WORK INSTRUCTION |
Copy word for word, please, the lines of the entries below running from the one containing "layout.nets: 645" to the one containing "critPathArrivalTime_ps: 2140", both ends included.

[Saved data entries]
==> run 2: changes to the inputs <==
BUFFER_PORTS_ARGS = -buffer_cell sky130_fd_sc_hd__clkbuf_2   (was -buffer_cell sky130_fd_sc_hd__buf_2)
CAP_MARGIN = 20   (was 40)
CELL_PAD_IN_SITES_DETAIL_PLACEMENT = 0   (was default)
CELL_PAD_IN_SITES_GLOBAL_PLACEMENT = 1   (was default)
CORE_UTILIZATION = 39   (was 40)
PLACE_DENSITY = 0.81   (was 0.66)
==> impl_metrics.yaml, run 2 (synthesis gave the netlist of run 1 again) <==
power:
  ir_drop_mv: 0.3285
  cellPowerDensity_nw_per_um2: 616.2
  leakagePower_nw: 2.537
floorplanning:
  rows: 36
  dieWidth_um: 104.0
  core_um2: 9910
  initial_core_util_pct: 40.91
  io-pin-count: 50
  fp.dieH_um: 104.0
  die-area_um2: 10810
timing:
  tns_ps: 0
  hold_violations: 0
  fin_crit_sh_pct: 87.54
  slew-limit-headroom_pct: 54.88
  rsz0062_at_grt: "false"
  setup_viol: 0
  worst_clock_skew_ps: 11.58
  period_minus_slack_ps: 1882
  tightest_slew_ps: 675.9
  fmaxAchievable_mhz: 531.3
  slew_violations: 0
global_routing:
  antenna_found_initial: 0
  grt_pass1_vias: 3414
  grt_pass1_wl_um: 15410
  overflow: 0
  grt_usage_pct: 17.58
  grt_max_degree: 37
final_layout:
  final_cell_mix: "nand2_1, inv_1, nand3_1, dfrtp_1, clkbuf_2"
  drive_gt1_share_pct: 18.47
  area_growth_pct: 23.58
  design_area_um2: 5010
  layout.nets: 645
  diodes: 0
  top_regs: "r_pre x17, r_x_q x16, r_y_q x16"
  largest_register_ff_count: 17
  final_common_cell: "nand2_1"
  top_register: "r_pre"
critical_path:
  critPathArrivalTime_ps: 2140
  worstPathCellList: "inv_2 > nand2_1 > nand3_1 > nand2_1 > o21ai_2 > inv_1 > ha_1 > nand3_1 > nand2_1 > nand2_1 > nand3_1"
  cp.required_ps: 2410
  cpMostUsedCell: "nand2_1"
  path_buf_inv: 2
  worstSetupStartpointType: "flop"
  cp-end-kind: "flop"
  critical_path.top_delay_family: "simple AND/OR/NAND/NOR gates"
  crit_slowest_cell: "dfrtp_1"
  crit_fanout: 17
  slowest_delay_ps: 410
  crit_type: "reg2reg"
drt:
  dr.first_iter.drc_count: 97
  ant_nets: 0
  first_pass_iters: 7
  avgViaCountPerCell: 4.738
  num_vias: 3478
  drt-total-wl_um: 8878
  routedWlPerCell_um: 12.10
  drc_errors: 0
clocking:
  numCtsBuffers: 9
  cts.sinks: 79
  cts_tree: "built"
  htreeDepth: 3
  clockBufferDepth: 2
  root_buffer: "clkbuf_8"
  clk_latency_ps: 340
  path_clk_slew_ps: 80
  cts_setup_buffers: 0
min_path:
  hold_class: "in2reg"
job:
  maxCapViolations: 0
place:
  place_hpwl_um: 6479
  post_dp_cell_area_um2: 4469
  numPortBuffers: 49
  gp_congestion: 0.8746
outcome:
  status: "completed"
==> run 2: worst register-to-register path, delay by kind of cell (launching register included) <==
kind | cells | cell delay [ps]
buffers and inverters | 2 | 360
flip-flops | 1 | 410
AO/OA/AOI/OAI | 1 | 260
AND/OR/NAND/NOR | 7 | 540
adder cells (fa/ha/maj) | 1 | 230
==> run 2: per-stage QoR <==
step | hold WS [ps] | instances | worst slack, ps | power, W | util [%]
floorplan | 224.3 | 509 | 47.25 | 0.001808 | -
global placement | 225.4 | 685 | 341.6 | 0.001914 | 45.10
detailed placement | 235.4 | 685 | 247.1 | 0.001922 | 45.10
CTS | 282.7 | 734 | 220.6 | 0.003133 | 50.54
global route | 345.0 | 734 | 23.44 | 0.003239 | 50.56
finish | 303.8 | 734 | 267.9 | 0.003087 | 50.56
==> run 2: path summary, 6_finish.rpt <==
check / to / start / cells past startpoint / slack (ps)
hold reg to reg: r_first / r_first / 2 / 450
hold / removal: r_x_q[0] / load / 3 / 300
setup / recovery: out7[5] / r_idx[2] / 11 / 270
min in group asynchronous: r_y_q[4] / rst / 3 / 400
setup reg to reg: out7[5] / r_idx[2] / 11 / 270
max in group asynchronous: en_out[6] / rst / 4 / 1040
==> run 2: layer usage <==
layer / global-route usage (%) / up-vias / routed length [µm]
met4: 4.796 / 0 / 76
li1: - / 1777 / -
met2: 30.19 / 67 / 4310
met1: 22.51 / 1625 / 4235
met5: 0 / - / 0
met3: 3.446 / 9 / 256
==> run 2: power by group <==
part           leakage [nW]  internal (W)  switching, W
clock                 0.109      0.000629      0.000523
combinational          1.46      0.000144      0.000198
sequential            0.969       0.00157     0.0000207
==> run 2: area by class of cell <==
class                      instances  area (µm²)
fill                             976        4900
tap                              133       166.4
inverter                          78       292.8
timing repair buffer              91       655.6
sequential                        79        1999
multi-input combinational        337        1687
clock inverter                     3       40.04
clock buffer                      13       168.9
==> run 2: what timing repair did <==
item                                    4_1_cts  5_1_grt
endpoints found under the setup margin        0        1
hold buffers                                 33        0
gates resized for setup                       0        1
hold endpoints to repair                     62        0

EXERCISE OUTPUT |
  layout.nets: 645
  diodes: 0
  top_regs: "r_pre x17, r_x_q x16, r_y_q x16"
  largest_register_ff_count: 17
  final_common_cell: "nand2_1"
  top_register: "r_pre"
critical_path:
  critPathArrivalTime_ps: 2140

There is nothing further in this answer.